Saved data entries:
◆ ◆ ◆ ◆ ◆ ◆ ◆

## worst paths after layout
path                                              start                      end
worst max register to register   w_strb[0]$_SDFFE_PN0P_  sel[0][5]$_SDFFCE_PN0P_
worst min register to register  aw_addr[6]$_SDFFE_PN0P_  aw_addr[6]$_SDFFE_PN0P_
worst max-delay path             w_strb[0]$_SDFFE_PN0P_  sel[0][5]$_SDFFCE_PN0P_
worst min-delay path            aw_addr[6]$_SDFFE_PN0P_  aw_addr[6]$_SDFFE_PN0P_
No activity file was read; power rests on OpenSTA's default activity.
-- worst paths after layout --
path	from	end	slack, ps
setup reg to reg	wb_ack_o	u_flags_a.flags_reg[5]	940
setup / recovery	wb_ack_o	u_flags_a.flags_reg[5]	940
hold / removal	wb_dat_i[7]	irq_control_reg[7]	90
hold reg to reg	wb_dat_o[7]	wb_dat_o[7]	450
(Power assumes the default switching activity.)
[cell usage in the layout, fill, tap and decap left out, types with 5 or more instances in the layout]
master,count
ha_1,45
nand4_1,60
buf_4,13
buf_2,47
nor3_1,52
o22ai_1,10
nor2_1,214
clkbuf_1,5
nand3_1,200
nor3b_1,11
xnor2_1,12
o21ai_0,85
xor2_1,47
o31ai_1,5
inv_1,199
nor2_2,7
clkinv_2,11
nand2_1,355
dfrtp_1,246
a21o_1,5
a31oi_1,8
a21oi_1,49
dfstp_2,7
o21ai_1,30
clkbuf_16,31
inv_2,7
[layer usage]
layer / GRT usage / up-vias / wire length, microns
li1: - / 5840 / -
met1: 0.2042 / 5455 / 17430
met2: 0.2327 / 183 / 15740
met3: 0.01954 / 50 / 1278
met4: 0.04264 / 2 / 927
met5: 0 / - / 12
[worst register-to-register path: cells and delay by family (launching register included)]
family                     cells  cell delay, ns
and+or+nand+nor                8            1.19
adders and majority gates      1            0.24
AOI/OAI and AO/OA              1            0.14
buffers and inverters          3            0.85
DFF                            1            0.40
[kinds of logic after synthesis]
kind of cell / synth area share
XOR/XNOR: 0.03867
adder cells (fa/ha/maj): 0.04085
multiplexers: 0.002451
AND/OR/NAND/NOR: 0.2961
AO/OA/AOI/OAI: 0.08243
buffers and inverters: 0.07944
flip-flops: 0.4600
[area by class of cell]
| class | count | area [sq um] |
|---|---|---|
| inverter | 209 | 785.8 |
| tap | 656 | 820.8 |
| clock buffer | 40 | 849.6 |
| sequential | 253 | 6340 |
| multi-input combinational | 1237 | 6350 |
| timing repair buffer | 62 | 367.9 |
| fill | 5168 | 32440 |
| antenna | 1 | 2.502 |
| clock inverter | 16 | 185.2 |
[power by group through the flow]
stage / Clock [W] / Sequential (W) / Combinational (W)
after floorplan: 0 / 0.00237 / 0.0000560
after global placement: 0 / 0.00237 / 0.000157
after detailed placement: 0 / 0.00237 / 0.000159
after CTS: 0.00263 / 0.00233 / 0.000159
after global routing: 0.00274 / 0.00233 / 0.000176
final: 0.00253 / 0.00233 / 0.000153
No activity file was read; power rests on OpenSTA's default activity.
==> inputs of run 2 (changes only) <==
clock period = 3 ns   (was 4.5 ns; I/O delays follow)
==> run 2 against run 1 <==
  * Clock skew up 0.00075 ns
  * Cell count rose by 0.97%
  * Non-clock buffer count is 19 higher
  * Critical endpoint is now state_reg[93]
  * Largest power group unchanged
`config.mk`:
```
export PLATFORM = sky130hd
export DESIGN_NAME = msb_sequencer
export DESIGN_NICKNAME = d
export VERILOG_FILES = /design/src/rtl/msb_pkg.sv /design/src/rtl/msb_tick_div.sv /design/src/rtl/msb_down_counter.sv /design/src/rtl/msb_sequencer.sv
export SDC_FILE = /design/constraint.sdc
export NUM_CORES = 1
export LEC_CHECK = 0
export BUFFER_PORTS_ARGS = -buffer_cell sky130_fd_sc_hd__buf_2
export CAP_MARGIN = 20
export CELL_PAD_IN_SITES_DETAIL_PLACEMENT = 1
export CELL_PAD_IN_SITES_GLOBAL_PLACEMENT = 1
export CORE_MARGIN = 2
export CORE_UTILIZATION = 40
export CTS_BUF_LIST = sky130_fd_sc_hd__clkbuf_16
export CTS_CLUSTER_SIZE = 14
export DETAILED_ROUTE_END_ITERATION = 10
export PLACE_DENSITY = 0.74
export SLEW_MARGIN = 10
export SYNTH_ARGS = -nofsm -noshare
export SYNTH_HDL_FRONTEND = slang
export SYNTH_SLANG_ARGS = --single-unit
```
`constraint.sdc`:
```
create_clock -name clock_i -period 10.2 [get_ports clock_i]
set_clock_uncertainty 0.05 [all_clocks]
set_input_delay 2.04 -clock clock_i [delete_from_list [all_inputs] [get_ports clock_i]]
set_output_delay 2.04 -clock clock_i [all_outputs]
set_load 0.05 [all_outputs]
```
`src/rtl/msb_pkg.sv`:
```
package msb_pkg;

   // clock and slow tick
   localparam int CLK_HZ = 50_000_000;
   localparam int TICK_MS = 10;
   localparam int TICK_CYCLES = CLK_HZ / 1000 * TICK_MS;

   // stop method codes
   localparam logic [1:0] STOP_DECEL = 2'h0;
   localparam logic [1:0] STOP_COAST = 2'h1;
   localparam logic [1:0] STOP_DC_BRAKE = 2'h2;
   localparam logic [1:0] STOP_COAST_TIMER = 2'h3;

   // multi-function input terminal codes
   localparam int TERM_COUNT = 5;
   localparam logic [7:0] FN_DC_BRAKE_CMD = 8'h3C;
   localparam logic [7:0] FN_DSTOP_CLOSED = 8'h0F;
   localparam logic [7:0] FN_DSTOP_OPEN = 8'h11;

   // second analog input function codes
   localparam logic [4:0] A2_FN_BRAKE_CURRENT = 5'h06;
   localparam logic [4:0] A2_FN_BRAKE_OVERTORQUE = 5'h07;

   // brake current, percent of rated drive current
   localparam logic [6:0] BRAKE_PCT_MAX = 7'h64;
   localparam logic [6:0] BRAKE_PCT_DEFAULT = 7'h32;
   // analog counts: 1000 counts is 10 V or 20 mA
   localparam logic [9:0] AIN_PER_PCT = 10'h00A;

   // start braking time in 0.01 s steps, 0.00 .. 10.00 s
   localparam logic [9:0] START_TIME_MAX = 10'h3E8;
   localparam logic [9:0] START_TIME_DEFAULT = 10'h000;

   // ramp times: 0.1 s steps (coarse) or 0.01 s steps (fine)
   localparam logic UNIT_FINE = 1'b0;
   localparam logic [15:0] RAMP_TIME_MAX = 16'hEA60;
   localparam logic [15:0] DSTOP_TIME_DEFAULT = 16'h0064;
   localparam logic [3:0] TICKS_PER_COARSE = 4'hA;

   localparam int CNT_W = 20;
   localparam int FREQ_W = 16;

   typedef enum logic [7:0] {
      ST_IDLE = 8'b0000_0001,
      ST_START_BRAKE = 8'b0000_0010,
      ST_RUN = 8'b0000_0100,
      ST_DECEL = 8'b0000_1000,
      ST_COAST = 8'b0001_0000,
      ST_DC_STOP = 8'b0010_0000,
      ST_TERM_BRAKE = 8'b0100_0000,
      ST_FAST_STOP = 8'b1000_0000
   } msb_state_t;

   typedef logic [7:0] msb_func_t;

   typedef struct packed {
      logic [1:0] stop_method_select;
      logic [6:0] dc_brake_current_pct;
      logic [9:0] dc_brake_start_time;
      logic [15:0] decel_time;
      logic [15:0] decel_stop_time;
      logic ramp_time_unit_select;
      logic [4:0] analog_a2_function;
   } msb_settings_t;

   typedef struct packed {
      logic drive_enable;
      logic dc_brake;
      logic decel_stop_ramp;
      logic run_active;
      logic lockout_active;
   } msb_drive_t;

endpackage

```
`src/rtl/msb_tick_div.sv`:
```
`timescale 1ns/1ps
module msb_tick_div #(
   parameter int CYCLES = 500000
) (
   // clock and reset
   input wire logic clock_i,
   input wire logic reset_n_i,
   // slow enable
   output logic tick_o
);
   import msb_pkg::*;

   localparam int W = $clog2(CYCLES + 1);
   localparam logic [W-1:0] LAST = W'(CYCLES - 1);

   typedef struct packed {
      logic [W-1:0] cnt;
      logic tick;
   } msb_div_state_t;

   msb_div_state_t s;
   msb_div_state_t next_s;

   always_comb begin
      next_s = s;
      next_s.tick = 1'b0;
      if (s.cnt == LAST) begin
         next_s.cnt = '0;
         next_s.tick = 1'b1;
      end else begin
         next_s.cnt = s.cnt + W'(1);
      end
   end

   always_ff @(posedge clock_i) begin
      if (!reset_n_i) begin
         s <= '0;
      end else begin
         s <= next_s;
      end
   end

   assign tick_o = s.tick;
endmodule

```
`src/rtl/msb_down_counter.sv`:
```
`timescale 1ns/1ps
module msb_down_counter #(
   parameter int W = 20
) (
   // clock and reset
   input wire logic clock_i,
   input wire logic reset_n_i,
   // control
   input wire logic load_i,
   input wire logic [W-1:0] load_value_i,
   input wire logic tick_i,
   // status
   output logic [W-1:0] count_o,
   output logic zero_o
);
   import msb_pkg::*;

   typedef struct packed {
      logic [W-1:0] count;
   } msb_cnt_state_t;

   msb_cnt_state_t s;
   msb_cnt_state_t next_s;

   // load beats tick so a freshly loaded value is never decremented in its load cycle
   always_comb begin
      next_s = s;
      if (load_i) begin
         next_s.count = load_value_i;
      end else if (tick_i && s.count != '0) begin
         next_s.count = s.count - W'(1);
      end
   end

   always_ff @(posedge clock_i) begin
      if (!reset_n_i) begin
         s <= '0;
      end else begin
         s <= next_s;
      end
   end

   assign count_o = s.count;
   assign zero_o = (s.count == '0);
endmodule

```
`src/rtl/msb_sequencer.sv`:
```
`timescale 1ns/1ps
module msb_sequencer #(
   parameter int TICK_CYCLES = msb_pkg::TICK_CYCLES
) (
   // clock and reset
   input wire logic clock_i,
   input wire logic reset_n_i,
   // control terminals
   input wire logic run_cmd_i,
   input wire logic jog_cmd_i,
   input wire logic [msb_pkg::TERM_COUNT-1:0] terminal_i,
   input wire msb_pkg::msb_func_t [msb_pkg::TERM_COUNT-1:0]
      input_terminal_function_i,
   // parameter settings
   input wire msb_pkg::msb_settings_t settings_i,
   // analog and motor feedback
   input wire logic [9:0] second_analog_input_i,
   input wire logic overtorque_det1_i,
   input wire logic [msb_pkg::FREQ_W-1:0] output_freq_i,
   input wire logic motor_stopped_i,
   // output stage commands
   output msb_pkg::msb_drive_t drive_o,
   output logic [6:0] brake_current_pct_o,
   output logic [15:0] ramp_time_o,
   output logic ramp_time_unit_o
);
   import msb_pkg::*;

   typedef struct packed {
      msb_state_t state;
      logic [6:0] brake_pct;
      logic [15:0] ramp_time;
      logic ramp_unit;
   } msb_seq_state_t;

   msb_seq_state_t s;
   msb_seq_state_t next_s;

   logic tick;
   logic run_req;
   logic dstop;
   logic term_brake;
   logic lock_load;
   logic [CNT_W-1:0] lock_value;
   logic [CNT_W-1:0] lock_count;
   logic lock_zero;
   logic start_load;
   logic [CNT_W-1:0] start_value;
   logic start_zero;
   logic [9:0] start_time;
   logic [6:0] pct_fixed;
   logic [9:0] pct_analog;
   logic [31:0] freq_product;
   logic [15:0] lock_units;
   logic [15:0] stop_time;
   logic brake_state;

   msb_tick_div #(
      .CYCLES(TICK_CYCLES)
   ) u_tick (
      .clock_i(clock_i),
      .reset_n_i(reset_n_i),
      .tick_o(tick)
   );

   msb_down_counter #(
      .W(CNT_W)
   ) u_lockout (
      .clock_i(clock_i),
      .reset_n_i(reset_n_i),
      .load_i(lock_load),
      .load_value_i(lock_value),
      .tick_i(tick),
      .count_o(lock_count),
      .zero_o(lock_zero)
   );

   msb_down_counter #(
      .W(CNT_W)
   ) u_start_brake (
      .clock_i(clock_i),
      .reset_n_i(reset_n_i),
      .load_i(start_load),
      .load_value_i(start_value),
      .tick_i(tick),
      .count_o(),
      .zero_o(start_zero)
   );

   // terminal decode; jog counts as a run request
   always_comb begin
      run_req = run_cmd_i | jog_cmd_i;
      dstop = 1'b0;
      term_brake = 1'b0;
      for (int i = 0; i < TERM_COUNT; i++) begin
         if (input_terminal_function_i[i] == FN_DSTOP_CLOSED &&
             terminal_i[i]) begin
            dstop = 1'b1;
         end
         if (input_terminal_function_i[i] == FN_DSTOP_OPEN &&
             !terminal_i[i]) begin
            dstop = 1'b1;
         end
         if (input_terminal_function_i[i] == FN_DC_BRAKE_CMD &&
             terminal_i[i]) begin
            term_brake = 1'b1;
         end
      end
   end

   // settings clamped to their legal ranges
   always_comb begin
      start_time = settings_i.dc_brake_start_time;
      if (start_time > START_TIME_MAX) begin
         start_time = START_TIME_MAX;
      end
      pct_fixed = settings_i.dc_brake_current_pct;
      if (pct_fixed > BRAKE_PCT_MAX) begin
         pct_fixed = BRAKE_PCT_MAX;
      end
      // full scale saturates at 100 percent
      pct_analog = second_analog_input_i / AIN_PER_PCT;
      if (pct_analog > 10'(BRAKE_PCT_MAX)) begin
         pct_analog = 10'(BRAKE_PCT_MAX);
      end
      stop_time = settings_i.decel_stop_time;
      if (stop_time > RAMP_TIME_MAX) begin
         stop_time = RAMP_TIME_MAX;
      end
   end

   // lockout: decel time scaled by output frequency over full scale
   always_comb begin
      freq_product = 32'(settings_i.decel_time) * 32'(output_freq_i);
      lock_units = freq_product[31:16];
      if (settings_i.ramp_time_unit_select == UNIT_FINE) begin
         lock_value = CNT_W'(lock_units);
      end else begin
         lock_value = CNT_W'(lock_units) * CNT_W'(TICKS_PER_COARSE);
      end
      start_value = CNT_W'(start_time);
   end

   always_comb begin
      next_s = s;
      lock_load = 1'b0;
      start_load = 1'b0;
      case (s.state)
         ST_IDLE: begin
            if (run_req && !dstop) begin
               start_load = 1'b1;
               next_s.state = (start_time != '0) ?
                  ST_START_BRAKE : ST_RUN;
            end else if (term_brake) begin
               next_s.state = ST_TERM_BRAKE;
            end
         end
         ST_TERM_BRAKE: begin
            if (run_req && !dstop) begin
               start_load = 1'b1;
               next_s.state = (start_time != '0) ?
                  ST_START_BRAKE : ST_RUN;
            end else if (!term_brake) begin
               next_s.state = ST_IDLE;
            end
         end
         ST_START_BRAKE: begin
            if (!run_req) begin
               next_s.state = ST_IDLE;
            end else if (start_zero) begin
               next_s.state = ST_RUN;
            end
         end
         ST_RUN: begin
            if (dstop) begin
               next_s.state = ST_FAST_STOP;
            end else if (!run_req) begin
               case (settings_i.stop_method_select)
                  STOP_DECEL: next_s.state = ST_DECEL;
                  STOP_COAST: next_s.state = ST_COAST;
                  STOP_DC_BRAKE: next_s.state = ST_DC_STOP;
                  STOP_COAST_TIMER: begin
                     lock_load = 1'b1;
                     next_s.state = ST_COAST;
                  end
                  default: next_s.state = ST_DECEL;
               endcase
            end
         end
         ST_DECEL: begin
            if (dstop) begin
               next_s.state = ST_FAST_STOP;
            end else if (run_req) begin
               next_s.state = ST_RUN;
            end else if (motor_stopped_i) begin
               next_s.state = ST_IDLE;
            end
         end
         ST_COAST: begin
            // run requests stay unseen until the lockout runs out
            if (lock_zero) begin
               next_s.state = ST_IDLE;
            end
         end
         ST_DC_STOP: begin
            if (motor_stopped_i) begin
               next_s.state = ST_IDLE;
            end
         end
         ST_FAST_STOP: begin
            // held here until stopped and both commands released
            if (motor_stopped_i && !run_req && !dstop) begin
               next_s.state = ST_IDLE;
            end
         end
         default: next_s.state = ST_IDLE;
      endcase
      if (settings_i.analog_a2_function == A2_FN_BRAKE_CURRENT) begin
         next_s.brake_pct = pct_analog[6:0];
      end else begin
         next_s.brake_pct = pct_fixed;
      end
      if (next_s.state == ST_FAST_STOP) begin
         next_s.ramp_time = stop_time;
      end else if (settings_i.decel_time > RAMP_TIME_MAX) begin
         next_s.ramp_time = RAMP_TIME_MAX;
      end else begin
         next_s.ramp_time = settings_i.decel_time;
      end
      next_s.ramp_unit = settings_i.ramp_time_unit_select;
   end

   always_ff @(posedge clock_i) begin
      if (!reset_n_i) begin
         s.state <= ST_IDLE;
         s.brake_pct <= BRAKE_PCT_DEFAULT;
         s.ramp_time <= DSTOP_TIME_DEFAULT;
         s.ramp_unit <= 1'b1;
      end else begin
         s <= next_s;
      end
   end

   assign brake_state = (s.state == ST_START_BRAKE) ||
      (s.state == ST_TERM_BRAKE) || (s.state == ST_DC_STOP);

   always_comb begin
      drive_o.drive_enable = (s.state == ST_RUN) ||
         (s.state == ST_DECEL) ||
         (s.state == ST_FAST_STOP && !motor_stopped_i);
      drive_o.dc_brake = brake_state &&
         (settings_i.analog_a2_function != A2_FN_BRAKE_OVERTORQUE ||
          overtorque_det1_i);
      drive_o.decel_stop_ramp = (s.state == ST_FAST_STOP);
      drive_o.run_active = (s.state == ST_RUN);
      drive_o.lockout_active = (s.state == ST_COAST);
   end

   assign brake_current_pct_o = s.brake_pct;
   assign ramp_time_o = s.ramp_time;
   assign ramp_time_unit_o = s.ramp_unit;
endmodule

```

◆ ◆ ◆ ◆ ◆ ◆ ◆

## DIRECTIONS FOR THIS TASK
What you return must be the lines above that run from the line with "AO/OA/AOI/OAI: 0.08243" to the line with "inputs of run", inclusive, each copied exactly.

## EXPECTED ANSWER
AO/OA/AOI/OAI: 0.08243
buffers and inverters: 0.07944
flip-flops: 0.4600
[area by class of cell]
| class | count | area [sq um] |
|---|---|---|
| inverter | 209 | 785.8 |
| tap | 656 | 820.8 |
| clock buffer | 40 | 849.6 |
| sequential | 253 | 6340 |
| multi-input combinational | 1237 | 6350 |
| timing repair buffer | 62 | 367.9 |
| fill | 5168 | 32440 |
| antenna | 1 | 2.502 |
| clock inverter | 16 | 185.2 |
[power by group through the flow]
stage / Clock [W] / Sequential (W) / Combinational (W)
after floorplan: 0 / 0.00237 / 0.0000560
after global placement: 0 / 0.00237 / 0.000157
after detailed placement: 0 / 0.00237 / 0.000159
after CTS: 0.00263 / 0.00233 / 0.000159
after global routing: 0.00274 / 0.00233 / 0.000176
final: 0.00253 / 0.00233 / 0.000153
No activity file was read; power rests on OpenSTA's default activity.
==> inputs of run 2 (changes only) <==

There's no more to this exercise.